Work required: Among the lines below, restate word for word only those from the line with "clock,1.10,0.987" through the line with "o211ai_1 0.13, a21oi_1 0.23, buf_2 0.21", with both end lines kept.

(Collected data entries)
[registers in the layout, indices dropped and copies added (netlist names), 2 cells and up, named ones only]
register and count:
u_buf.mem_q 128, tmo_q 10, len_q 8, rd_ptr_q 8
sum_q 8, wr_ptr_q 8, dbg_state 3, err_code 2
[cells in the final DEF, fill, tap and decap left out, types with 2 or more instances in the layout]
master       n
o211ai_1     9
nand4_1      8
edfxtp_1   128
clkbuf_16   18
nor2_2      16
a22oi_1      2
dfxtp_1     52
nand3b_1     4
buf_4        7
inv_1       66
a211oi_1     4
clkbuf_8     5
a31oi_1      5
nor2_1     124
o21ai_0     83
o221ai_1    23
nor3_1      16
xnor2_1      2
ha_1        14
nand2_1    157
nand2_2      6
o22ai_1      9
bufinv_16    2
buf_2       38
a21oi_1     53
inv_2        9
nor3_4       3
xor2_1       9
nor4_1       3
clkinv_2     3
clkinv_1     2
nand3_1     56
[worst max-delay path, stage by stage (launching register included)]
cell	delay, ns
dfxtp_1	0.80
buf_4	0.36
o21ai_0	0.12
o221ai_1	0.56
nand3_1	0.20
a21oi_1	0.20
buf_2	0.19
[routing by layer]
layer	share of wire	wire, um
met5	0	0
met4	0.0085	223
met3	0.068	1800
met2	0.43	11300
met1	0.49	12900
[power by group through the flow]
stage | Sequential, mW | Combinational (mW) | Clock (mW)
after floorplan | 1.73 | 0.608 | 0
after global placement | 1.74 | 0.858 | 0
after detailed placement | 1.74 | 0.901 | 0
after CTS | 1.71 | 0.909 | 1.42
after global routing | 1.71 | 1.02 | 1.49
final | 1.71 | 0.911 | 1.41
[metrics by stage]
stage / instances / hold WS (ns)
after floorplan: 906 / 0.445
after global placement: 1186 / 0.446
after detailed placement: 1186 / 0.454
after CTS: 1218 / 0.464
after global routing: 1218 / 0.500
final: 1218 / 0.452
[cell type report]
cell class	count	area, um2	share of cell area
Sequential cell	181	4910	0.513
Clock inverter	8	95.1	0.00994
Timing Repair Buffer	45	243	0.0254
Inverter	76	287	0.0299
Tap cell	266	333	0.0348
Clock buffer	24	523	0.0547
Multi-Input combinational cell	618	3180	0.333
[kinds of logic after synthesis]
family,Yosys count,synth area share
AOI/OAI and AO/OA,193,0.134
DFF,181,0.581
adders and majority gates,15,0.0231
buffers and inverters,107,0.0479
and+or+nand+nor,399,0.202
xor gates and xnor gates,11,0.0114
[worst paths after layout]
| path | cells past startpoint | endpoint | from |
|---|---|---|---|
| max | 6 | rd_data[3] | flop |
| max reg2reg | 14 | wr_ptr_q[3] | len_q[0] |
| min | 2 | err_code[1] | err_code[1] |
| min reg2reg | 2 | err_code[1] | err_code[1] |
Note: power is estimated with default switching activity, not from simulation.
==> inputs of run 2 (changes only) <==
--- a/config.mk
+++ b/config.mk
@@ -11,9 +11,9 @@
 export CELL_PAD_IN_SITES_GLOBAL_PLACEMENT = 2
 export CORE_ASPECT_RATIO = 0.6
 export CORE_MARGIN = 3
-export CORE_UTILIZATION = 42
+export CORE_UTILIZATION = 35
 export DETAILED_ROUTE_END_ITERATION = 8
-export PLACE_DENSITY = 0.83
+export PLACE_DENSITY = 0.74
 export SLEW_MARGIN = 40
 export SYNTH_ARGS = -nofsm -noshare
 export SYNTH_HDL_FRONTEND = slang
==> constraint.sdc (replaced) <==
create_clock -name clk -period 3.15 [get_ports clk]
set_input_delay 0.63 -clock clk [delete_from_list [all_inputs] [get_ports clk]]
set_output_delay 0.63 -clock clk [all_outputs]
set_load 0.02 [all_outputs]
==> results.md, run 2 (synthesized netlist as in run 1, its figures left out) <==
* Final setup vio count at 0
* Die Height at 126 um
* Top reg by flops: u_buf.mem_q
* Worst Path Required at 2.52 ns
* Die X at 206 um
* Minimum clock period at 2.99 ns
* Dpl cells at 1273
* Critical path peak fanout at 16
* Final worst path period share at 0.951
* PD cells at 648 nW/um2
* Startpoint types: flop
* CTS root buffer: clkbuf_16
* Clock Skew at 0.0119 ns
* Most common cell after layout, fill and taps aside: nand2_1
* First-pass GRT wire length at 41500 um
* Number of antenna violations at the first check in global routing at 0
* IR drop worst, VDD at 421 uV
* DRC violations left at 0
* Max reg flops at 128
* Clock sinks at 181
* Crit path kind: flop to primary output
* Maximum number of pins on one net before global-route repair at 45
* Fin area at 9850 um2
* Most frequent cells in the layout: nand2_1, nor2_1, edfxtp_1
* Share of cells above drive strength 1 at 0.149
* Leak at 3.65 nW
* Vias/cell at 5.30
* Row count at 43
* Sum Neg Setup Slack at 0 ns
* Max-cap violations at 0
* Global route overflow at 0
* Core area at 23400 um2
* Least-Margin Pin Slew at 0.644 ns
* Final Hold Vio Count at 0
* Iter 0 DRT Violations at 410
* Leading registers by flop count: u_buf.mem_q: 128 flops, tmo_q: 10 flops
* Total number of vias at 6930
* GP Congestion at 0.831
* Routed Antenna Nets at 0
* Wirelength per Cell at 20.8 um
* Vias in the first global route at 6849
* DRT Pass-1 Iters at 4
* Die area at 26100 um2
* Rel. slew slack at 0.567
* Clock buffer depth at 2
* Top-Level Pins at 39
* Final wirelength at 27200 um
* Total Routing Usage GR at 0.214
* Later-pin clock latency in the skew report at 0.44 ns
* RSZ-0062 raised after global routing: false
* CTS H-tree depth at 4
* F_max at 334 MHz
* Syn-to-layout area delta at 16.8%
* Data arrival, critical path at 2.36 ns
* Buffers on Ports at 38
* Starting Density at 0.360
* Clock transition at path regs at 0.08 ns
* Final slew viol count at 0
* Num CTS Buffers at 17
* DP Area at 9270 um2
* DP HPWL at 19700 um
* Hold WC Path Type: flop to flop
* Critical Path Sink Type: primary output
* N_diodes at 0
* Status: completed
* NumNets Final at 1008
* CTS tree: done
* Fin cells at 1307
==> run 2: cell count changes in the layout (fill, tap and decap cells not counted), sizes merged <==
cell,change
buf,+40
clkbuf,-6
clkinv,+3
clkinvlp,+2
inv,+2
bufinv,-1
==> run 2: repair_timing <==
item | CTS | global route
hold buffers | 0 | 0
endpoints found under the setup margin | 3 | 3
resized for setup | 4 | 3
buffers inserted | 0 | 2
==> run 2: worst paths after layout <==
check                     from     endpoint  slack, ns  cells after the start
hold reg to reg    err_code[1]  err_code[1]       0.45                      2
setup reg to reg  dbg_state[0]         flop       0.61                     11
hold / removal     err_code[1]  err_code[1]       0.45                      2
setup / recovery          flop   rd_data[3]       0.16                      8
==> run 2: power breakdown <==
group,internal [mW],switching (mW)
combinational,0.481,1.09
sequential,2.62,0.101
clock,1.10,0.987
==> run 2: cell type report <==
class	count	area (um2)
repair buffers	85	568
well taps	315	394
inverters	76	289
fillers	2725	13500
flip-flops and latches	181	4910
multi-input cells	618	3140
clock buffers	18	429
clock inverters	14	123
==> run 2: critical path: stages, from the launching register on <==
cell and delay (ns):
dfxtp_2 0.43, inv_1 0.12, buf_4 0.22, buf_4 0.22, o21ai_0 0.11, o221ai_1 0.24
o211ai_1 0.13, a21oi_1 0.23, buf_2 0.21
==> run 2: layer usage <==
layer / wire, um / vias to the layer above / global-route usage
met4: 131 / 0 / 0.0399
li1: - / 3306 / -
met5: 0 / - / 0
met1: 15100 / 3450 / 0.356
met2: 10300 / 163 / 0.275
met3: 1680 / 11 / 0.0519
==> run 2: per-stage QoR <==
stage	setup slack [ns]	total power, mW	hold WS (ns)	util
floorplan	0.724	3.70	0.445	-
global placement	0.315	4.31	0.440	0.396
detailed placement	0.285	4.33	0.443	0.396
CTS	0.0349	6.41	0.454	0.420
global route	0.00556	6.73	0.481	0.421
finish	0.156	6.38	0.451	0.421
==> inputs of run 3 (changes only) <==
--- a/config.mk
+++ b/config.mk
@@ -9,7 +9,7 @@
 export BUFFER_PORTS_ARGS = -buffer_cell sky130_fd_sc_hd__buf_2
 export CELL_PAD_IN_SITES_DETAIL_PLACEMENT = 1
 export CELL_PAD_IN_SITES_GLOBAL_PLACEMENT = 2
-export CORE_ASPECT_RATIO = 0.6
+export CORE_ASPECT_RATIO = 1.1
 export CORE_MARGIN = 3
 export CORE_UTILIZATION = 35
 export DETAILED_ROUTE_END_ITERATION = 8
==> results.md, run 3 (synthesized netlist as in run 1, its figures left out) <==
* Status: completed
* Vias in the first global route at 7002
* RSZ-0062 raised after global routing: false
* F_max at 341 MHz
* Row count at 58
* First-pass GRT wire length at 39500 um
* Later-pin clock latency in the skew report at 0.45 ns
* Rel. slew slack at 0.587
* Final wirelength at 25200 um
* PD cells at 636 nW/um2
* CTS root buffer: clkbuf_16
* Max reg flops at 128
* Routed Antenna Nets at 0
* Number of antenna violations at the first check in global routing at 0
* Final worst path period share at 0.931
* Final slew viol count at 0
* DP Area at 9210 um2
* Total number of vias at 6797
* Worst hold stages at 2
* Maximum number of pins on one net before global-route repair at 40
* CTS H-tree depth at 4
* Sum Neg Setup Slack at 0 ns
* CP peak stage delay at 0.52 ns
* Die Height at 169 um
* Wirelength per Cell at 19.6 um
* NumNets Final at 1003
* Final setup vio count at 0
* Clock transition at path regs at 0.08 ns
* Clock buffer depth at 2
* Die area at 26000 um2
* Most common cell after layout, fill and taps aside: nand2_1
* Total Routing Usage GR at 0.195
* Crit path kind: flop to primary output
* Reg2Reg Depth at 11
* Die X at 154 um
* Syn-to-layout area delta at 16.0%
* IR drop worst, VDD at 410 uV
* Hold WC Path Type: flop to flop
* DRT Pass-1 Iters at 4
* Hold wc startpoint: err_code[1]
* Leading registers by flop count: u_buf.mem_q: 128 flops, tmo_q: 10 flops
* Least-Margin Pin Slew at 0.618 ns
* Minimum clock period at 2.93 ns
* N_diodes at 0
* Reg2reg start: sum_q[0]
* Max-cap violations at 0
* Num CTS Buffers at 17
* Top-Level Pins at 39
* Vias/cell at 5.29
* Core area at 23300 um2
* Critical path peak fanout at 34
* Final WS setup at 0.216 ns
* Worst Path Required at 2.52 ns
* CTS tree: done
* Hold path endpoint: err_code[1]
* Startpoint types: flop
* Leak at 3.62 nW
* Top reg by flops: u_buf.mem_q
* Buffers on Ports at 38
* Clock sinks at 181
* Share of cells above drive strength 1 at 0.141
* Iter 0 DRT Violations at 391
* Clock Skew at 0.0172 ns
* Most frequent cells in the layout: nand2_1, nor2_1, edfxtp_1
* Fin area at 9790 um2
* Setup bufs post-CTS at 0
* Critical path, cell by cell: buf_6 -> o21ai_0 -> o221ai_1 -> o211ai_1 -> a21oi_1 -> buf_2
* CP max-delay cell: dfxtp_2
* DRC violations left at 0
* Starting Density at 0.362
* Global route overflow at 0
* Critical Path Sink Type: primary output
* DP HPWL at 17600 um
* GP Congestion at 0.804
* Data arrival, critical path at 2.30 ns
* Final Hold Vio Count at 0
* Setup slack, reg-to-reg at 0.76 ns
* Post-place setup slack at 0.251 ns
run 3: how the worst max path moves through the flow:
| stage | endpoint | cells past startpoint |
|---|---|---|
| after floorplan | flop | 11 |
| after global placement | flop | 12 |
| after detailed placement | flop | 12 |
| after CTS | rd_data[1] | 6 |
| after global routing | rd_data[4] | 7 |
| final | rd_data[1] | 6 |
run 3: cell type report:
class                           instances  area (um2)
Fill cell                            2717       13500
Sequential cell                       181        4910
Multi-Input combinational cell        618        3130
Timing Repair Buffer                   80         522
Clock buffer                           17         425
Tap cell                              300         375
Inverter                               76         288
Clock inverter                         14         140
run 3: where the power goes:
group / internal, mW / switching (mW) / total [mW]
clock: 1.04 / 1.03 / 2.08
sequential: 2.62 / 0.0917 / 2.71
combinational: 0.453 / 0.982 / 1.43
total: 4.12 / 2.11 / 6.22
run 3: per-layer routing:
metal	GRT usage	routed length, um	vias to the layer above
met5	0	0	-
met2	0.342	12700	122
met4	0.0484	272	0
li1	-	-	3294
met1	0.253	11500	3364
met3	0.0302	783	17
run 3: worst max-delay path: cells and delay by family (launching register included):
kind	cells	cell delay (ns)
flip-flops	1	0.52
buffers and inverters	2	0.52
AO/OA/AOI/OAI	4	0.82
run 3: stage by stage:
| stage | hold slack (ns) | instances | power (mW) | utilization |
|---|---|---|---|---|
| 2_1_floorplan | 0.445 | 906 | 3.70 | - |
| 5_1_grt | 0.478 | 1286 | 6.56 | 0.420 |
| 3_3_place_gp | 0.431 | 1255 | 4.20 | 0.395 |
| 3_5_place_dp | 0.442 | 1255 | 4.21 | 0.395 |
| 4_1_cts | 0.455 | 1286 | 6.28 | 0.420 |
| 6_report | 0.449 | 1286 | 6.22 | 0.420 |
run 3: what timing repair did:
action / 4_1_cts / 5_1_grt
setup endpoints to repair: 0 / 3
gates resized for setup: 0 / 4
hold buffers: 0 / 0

Solution below:
clock,1.10,0.987
==> run 2: cell type report <==
class	count	area (um2)
repair buffers	85	568
well taps	315	394
inverters	76	289
fillers	2725	13500
flip-flops and latches	181	4910
multi-input cells	618	3140
clock buffers	18	429
clock inverters	14	123
==> run 2: critical path: stages, from the launching register on <==
cell and delay (ns):
dfxtp_2 0.43, inv_1 0.12, buf_4 0.22, buf_4 0.22, o21ai_0 0.11, o221ai_1 0.24
o211ai_1 0.13, a21oi_1 0.23, buf_2 0.21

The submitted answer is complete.